## Your task
If a line in the records below includes the word "import", count it, then give the total and nothing else.

Stored items
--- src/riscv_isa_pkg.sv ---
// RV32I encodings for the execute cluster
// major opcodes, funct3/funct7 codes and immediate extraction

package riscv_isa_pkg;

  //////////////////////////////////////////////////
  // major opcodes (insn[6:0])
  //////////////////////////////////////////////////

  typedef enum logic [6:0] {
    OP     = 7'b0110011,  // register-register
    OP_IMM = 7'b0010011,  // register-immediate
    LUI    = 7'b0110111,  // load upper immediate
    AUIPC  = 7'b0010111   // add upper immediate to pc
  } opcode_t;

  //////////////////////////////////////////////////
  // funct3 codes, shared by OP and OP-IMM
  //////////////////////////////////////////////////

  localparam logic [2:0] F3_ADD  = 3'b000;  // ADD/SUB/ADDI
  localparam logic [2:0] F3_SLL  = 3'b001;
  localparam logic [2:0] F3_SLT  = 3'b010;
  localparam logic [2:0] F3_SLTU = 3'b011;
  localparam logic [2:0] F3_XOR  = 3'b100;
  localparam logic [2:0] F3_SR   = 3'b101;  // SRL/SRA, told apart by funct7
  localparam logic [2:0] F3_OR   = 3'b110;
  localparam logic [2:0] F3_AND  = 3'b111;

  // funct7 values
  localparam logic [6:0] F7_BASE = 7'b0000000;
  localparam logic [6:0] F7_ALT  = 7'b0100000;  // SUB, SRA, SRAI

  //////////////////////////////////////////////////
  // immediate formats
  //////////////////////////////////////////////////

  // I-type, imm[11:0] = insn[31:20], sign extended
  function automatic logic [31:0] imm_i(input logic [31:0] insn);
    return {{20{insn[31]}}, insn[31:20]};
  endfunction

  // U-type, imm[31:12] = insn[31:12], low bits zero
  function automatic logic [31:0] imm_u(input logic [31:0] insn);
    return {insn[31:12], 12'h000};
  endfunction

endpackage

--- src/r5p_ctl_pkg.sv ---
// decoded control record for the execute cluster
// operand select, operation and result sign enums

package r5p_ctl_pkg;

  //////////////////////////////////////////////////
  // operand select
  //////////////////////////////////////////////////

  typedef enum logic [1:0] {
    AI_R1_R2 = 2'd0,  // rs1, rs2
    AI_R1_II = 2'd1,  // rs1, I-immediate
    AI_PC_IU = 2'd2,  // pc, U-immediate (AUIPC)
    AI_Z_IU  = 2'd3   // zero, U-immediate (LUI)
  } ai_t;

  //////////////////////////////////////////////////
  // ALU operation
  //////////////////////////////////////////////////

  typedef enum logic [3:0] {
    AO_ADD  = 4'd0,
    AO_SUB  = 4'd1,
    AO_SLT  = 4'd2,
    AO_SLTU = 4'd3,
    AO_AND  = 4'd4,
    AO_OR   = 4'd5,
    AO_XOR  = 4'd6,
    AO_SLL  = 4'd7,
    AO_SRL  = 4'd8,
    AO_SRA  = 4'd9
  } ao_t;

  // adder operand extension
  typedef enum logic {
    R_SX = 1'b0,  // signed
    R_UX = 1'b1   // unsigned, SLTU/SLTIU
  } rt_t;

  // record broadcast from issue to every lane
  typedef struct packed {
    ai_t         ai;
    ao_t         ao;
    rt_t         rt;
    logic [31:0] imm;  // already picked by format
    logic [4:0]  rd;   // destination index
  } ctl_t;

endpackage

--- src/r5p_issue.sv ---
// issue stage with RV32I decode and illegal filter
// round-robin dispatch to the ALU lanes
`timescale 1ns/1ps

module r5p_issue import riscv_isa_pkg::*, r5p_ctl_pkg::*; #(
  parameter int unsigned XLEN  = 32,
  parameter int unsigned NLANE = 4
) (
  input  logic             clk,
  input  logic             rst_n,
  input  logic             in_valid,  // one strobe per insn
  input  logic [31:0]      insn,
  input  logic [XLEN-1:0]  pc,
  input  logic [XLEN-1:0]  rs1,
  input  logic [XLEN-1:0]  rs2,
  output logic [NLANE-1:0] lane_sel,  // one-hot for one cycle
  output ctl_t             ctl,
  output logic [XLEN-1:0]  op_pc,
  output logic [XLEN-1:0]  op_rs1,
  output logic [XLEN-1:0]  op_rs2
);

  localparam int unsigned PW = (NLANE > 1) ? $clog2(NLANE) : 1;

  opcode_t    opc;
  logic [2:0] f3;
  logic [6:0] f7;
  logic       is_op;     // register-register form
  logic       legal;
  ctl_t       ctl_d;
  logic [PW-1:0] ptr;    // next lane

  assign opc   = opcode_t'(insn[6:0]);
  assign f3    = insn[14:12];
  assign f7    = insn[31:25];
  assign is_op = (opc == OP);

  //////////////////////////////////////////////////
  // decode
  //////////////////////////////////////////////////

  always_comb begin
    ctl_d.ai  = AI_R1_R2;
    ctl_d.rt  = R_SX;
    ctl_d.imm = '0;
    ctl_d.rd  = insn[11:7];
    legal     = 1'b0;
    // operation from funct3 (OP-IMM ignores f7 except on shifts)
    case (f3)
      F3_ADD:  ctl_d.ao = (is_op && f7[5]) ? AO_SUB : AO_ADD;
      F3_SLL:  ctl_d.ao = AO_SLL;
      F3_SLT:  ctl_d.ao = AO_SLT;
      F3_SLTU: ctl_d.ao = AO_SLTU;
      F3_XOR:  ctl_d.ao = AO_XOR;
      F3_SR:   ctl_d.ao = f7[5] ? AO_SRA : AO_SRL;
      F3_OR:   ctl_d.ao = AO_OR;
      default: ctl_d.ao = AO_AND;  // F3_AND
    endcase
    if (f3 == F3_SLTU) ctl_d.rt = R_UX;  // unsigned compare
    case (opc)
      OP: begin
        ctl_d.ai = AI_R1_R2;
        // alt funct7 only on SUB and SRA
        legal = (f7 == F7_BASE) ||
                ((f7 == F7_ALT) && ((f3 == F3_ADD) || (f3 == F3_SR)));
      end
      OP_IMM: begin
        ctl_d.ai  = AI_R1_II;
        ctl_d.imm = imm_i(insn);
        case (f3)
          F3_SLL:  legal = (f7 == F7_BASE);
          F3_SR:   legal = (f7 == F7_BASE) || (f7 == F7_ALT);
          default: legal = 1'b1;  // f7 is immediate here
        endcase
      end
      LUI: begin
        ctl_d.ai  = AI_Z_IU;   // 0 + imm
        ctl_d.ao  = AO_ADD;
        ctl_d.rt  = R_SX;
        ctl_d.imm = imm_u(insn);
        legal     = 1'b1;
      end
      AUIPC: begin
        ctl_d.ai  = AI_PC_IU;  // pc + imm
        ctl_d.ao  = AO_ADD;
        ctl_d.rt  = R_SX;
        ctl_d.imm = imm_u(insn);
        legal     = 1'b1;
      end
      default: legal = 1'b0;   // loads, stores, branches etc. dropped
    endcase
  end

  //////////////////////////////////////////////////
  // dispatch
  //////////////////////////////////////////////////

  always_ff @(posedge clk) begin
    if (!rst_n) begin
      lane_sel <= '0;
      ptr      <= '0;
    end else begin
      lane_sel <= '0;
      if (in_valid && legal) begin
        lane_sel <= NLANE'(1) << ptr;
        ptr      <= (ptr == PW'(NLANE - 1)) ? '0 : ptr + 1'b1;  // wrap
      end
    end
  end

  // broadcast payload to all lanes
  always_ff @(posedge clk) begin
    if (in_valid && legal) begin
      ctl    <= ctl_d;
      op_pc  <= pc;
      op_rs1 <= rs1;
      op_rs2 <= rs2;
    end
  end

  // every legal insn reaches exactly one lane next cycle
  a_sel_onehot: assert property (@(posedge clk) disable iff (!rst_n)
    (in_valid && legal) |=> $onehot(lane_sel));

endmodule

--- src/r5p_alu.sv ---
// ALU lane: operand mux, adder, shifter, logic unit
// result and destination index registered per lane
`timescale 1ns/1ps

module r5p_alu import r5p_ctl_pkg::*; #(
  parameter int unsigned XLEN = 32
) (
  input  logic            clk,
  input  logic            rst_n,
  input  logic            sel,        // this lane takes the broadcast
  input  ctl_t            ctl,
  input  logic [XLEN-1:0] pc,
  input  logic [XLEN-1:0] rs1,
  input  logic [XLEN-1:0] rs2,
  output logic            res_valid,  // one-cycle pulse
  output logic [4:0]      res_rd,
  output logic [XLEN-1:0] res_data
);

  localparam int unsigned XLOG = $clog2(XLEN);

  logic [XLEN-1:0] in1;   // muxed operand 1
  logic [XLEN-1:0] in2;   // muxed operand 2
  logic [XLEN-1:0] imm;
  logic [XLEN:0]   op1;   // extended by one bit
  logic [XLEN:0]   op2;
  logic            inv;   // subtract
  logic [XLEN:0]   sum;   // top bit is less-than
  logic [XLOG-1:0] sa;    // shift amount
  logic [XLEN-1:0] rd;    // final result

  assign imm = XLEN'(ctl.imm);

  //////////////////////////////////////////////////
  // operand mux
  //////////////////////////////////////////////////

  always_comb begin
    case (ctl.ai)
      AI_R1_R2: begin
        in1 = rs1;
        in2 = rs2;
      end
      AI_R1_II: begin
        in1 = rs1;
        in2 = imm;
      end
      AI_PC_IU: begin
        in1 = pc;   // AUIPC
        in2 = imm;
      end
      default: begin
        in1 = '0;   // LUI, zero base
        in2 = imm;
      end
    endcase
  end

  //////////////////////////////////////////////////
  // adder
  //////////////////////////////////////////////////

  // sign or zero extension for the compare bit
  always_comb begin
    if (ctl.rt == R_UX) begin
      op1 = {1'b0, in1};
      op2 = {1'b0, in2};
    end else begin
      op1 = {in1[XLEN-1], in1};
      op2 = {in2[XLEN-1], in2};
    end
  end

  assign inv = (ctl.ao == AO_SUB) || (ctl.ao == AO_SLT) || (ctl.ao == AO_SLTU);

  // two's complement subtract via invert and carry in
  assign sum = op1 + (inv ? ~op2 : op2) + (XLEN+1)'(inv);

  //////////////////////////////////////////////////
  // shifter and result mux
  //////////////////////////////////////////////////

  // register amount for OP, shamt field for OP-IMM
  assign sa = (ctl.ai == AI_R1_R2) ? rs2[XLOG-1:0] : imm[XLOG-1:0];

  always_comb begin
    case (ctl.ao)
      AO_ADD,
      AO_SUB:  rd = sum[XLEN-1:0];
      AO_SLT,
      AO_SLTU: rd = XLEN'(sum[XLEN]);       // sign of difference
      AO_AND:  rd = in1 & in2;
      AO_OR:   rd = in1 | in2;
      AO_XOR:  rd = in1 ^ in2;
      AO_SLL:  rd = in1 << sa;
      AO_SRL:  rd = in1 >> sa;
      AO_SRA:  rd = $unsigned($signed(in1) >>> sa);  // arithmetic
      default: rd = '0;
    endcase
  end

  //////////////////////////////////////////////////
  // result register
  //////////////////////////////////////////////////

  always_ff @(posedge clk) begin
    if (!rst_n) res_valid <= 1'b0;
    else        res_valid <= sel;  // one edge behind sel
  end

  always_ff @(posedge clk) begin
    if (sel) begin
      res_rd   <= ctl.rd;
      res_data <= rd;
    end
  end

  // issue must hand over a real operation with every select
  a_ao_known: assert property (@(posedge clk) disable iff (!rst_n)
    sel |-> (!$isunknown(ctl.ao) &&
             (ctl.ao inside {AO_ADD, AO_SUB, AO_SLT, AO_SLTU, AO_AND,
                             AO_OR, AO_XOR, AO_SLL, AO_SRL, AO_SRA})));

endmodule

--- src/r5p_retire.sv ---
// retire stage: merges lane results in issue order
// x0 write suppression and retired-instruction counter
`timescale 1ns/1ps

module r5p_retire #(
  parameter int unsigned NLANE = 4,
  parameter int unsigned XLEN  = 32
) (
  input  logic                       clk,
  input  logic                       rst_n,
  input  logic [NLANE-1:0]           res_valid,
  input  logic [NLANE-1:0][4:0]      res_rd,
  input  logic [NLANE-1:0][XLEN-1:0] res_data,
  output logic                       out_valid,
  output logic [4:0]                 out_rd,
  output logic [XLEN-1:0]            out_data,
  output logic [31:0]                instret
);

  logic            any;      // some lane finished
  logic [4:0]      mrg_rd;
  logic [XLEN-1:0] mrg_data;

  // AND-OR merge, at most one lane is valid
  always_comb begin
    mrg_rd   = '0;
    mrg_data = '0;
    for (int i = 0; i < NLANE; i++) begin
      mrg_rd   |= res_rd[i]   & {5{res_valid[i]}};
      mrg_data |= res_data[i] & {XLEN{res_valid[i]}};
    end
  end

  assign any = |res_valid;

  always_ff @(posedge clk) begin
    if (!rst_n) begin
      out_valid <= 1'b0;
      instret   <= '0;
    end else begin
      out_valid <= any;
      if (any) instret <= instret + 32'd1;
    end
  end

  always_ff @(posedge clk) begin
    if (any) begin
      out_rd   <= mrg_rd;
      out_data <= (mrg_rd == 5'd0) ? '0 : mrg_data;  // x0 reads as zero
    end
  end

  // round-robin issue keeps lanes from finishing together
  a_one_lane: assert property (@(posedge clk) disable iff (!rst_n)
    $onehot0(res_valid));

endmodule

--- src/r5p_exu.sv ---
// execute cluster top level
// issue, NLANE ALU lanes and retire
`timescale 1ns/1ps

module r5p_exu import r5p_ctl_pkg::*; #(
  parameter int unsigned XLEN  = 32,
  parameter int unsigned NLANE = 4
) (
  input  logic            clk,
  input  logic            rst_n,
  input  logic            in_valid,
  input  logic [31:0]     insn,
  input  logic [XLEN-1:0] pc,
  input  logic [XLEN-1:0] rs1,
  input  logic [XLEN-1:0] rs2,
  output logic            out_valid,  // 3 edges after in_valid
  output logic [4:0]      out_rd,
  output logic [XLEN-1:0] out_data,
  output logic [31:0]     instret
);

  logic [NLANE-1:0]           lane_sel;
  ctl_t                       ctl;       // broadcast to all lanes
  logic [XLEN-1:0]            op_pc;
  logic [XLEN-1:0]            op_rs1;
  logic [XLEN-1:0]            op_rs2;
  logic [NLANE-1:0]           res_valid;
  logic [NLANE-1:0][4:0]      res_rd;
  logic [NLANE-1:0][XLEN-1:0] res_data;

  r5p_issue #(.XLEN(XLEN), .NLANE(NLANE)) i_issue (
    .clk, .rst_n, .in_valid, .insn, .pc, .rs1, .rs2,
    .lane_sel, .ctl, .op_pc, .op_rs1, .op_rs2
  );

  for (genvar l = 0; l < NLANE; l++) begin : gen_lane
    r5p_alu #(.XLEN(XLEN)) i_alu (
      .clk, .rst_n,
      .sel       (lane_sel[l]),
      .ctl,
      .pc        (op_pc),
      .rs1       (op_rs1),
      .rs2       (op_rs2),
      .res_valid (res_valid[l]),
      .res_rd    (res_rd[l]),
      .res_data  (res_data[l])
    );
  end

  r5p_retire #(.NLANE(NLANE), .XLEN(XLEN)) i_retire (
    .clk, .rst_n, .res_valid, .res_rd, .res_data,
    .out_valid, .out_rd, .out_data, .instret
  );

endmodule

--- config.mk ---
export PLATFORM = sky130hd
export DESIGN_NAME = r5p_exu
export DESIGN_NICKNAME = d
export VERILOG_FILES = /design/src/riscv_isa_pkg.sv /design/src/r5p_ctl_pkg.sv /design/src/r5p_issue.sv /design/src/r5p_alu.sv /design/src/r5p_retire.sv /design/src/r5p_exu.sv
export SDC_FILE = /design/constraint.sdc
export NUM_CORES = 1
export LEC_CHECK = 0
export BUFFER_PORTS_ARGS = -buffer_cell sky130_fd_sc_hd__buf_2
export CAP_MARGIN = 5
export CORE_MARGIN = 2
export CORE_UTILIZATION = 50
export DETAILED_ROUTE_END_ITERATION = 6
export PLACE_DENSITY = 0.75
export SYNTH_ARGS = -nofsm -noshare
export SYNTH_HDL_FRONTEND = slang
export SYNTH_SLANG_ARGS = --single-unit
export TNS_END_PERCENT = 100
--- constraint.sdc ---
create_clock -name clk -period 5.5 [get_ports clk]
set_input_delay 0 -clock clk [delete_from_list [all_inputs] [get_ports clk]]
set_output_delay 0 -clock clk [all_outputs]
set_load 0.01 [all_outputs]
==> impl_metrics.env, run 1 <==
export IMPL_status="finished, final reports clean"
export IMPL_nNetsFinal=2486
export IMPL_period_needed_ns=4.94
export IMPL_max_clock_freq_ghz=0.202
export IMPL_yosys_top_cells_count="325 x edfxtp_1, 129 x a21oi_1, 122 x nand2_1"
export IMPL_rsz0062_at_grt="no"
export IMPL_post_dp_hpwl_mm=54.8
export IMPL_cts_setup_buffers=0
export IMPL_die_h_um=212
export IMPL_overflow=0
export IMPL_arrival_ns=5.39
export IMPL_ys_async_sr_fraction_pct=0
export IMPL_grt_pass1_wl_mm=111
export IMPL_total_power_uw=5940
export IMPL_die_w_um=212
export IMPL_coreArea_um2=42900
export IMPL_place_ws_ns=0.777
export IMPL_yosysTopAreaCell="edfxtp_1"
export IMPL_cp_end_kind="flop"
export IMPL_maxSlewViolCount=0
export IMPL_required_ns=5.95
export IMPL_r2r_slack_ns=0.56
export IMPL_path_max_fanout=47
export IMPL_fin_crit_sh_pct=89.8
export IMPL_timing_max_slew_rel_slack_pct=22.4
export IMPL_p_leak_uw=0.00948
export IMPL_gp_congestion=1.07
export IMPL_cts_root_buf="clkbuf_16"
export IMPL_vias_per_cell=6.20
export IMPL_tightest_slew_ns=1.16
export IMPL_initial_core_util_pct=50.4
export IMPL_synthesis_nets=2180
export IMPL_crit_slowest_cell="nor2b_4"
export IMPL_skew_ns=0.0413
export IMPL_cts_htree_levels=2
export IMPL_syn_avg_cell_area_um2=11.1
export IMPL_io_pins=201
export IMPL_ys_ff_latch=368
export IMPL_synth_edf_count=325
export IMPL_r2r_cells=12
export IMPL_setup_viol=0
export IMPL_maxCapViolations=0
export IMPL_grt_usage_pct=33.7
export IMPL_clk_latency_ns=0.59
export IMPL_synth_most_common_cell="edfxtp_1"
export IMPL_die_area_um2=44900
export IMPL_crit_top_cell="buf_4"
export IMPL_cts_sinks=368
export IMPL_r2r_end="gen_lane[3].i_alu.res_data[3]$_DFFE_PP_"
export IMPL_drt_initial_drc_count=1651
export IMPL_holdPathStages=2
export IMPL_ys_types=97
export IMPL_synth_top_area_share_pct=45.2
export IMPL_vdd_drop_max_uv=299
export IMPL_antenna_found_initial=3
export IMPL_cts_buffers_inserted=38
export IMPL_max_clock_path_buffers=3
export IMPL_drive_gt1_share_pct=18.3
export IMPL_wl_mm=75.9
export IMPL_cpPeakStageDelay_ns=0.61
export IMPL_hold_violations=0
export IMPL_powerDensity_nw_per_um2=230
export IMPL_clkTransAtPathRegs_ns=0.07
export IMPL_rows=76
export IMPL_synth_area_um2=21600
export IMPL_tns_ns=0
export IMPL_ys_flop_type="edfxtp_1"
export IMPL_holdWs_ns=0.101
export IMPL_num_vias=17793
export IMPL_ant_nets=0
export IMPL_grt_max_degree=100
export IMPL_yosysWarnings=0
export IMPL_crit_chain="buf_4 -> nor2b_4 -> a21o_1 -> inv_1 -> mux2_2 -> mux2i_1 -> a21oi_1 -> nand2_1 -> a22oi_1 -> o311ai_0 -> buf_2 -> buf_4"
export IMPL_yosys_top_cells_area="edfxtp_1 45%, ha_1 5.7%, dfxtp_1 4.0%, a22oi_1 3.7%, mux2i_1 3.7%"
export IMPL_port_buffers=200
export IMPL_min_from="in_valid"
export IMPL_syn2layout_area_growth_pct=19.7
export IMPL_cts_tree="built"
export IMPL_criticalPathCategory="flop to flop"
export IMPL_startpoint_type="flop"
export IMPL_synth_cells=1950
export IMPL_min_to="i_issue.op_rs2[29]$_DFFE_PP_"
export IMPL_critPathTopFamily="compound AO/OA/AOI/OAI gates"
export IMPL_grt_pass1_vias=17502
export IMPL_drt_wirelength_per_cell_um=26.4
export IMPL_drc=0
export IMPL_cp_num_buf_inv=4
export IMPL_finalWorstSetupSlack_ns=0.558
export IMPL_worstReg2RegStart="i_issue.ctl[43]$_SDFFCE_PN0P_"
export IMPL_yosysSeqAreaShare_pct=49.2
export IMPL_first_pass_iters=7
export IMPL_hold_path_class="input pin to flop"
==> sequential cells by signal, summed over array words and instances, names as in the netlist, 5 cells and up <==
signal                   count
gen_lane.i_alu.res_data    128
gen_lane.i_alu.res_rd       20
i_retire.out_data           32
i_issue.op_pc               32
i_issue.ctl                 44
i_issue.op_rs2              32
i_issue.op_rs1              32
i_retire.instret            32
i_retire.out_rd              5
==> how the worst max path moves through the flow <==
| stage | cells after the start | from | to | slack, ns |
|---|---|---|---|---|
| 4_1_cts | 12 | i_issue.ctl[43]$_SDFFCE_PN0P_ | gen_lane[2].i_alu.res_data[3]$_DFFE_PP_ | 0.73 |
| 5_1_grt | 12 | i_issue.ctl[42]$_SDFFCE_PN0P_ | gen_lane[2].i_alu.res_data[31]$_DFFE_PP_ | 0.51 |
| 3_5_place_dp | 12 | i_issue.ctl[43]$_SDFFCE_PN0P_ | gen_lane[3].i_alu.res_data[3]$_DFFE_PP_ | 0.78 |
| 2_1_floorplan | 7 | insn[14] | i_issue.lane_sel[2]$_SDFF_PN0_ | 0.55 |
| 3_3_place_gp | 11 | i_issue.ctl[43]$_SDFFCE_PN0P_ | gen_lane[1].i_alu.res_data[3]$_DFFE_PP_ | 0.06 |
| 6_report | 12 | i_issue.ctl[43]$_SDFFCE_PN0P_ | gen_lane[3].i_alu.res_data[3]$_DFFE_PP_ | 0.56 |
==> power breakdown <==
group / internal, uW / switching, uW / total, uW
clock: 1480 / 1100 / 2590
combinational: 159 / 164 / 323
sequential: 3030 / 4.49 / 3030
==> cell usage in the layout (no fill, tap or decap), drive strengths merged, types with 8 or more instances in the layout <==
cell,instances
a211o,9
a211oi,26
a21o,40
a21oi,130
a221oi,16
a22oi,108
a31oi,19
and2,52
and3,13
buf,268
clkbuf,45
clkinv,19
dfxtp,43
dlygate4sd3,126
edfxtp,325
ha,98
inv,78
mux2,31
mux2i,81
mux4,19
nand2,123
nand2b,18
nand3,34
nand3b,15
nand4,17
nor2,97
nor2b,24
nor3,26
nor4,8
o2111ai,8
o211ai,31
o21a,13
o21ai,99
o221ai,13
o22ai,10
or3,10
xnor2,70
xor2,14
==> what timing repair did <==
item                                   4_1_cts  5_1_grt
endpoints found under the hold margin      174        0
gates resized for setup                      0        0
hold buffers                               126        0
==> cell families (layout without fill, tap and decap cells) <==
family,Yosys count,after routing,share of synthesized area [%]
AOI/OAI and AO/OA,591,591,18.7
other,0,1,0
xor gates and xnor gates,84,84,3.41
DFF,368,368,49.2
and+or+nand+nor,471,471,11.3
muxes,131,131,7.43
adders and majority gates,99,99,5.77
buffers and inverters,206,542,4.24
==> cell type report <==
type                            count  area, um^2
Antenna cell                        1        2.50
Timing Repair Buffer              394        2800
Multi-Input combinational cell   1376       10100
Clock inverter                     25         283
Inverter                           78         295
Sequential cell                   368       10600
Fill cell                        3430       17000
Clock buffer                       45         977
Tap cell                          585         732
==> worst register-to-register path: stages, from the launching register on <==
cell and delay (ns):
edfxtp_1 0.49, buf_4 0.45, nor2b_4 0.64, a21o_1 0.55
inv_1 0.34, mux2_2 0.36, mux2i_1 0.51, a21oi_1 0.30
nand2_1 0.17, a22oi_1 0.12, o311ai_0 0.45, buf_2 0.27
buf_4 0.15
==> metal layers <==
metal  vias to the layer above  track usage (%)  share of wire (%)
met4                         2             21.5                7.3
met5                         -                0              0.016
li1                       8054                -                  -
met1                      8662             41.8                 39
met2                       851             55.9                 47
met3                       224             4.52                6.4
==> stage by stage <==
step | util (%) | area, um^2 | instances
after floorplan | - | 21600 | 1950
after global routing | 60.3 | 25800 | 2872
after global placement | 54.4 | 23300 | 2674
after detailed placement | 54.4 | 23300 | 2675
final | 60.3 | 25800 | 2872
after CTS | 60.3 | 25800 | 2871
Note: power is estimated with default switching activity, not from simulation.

## Output of the task
3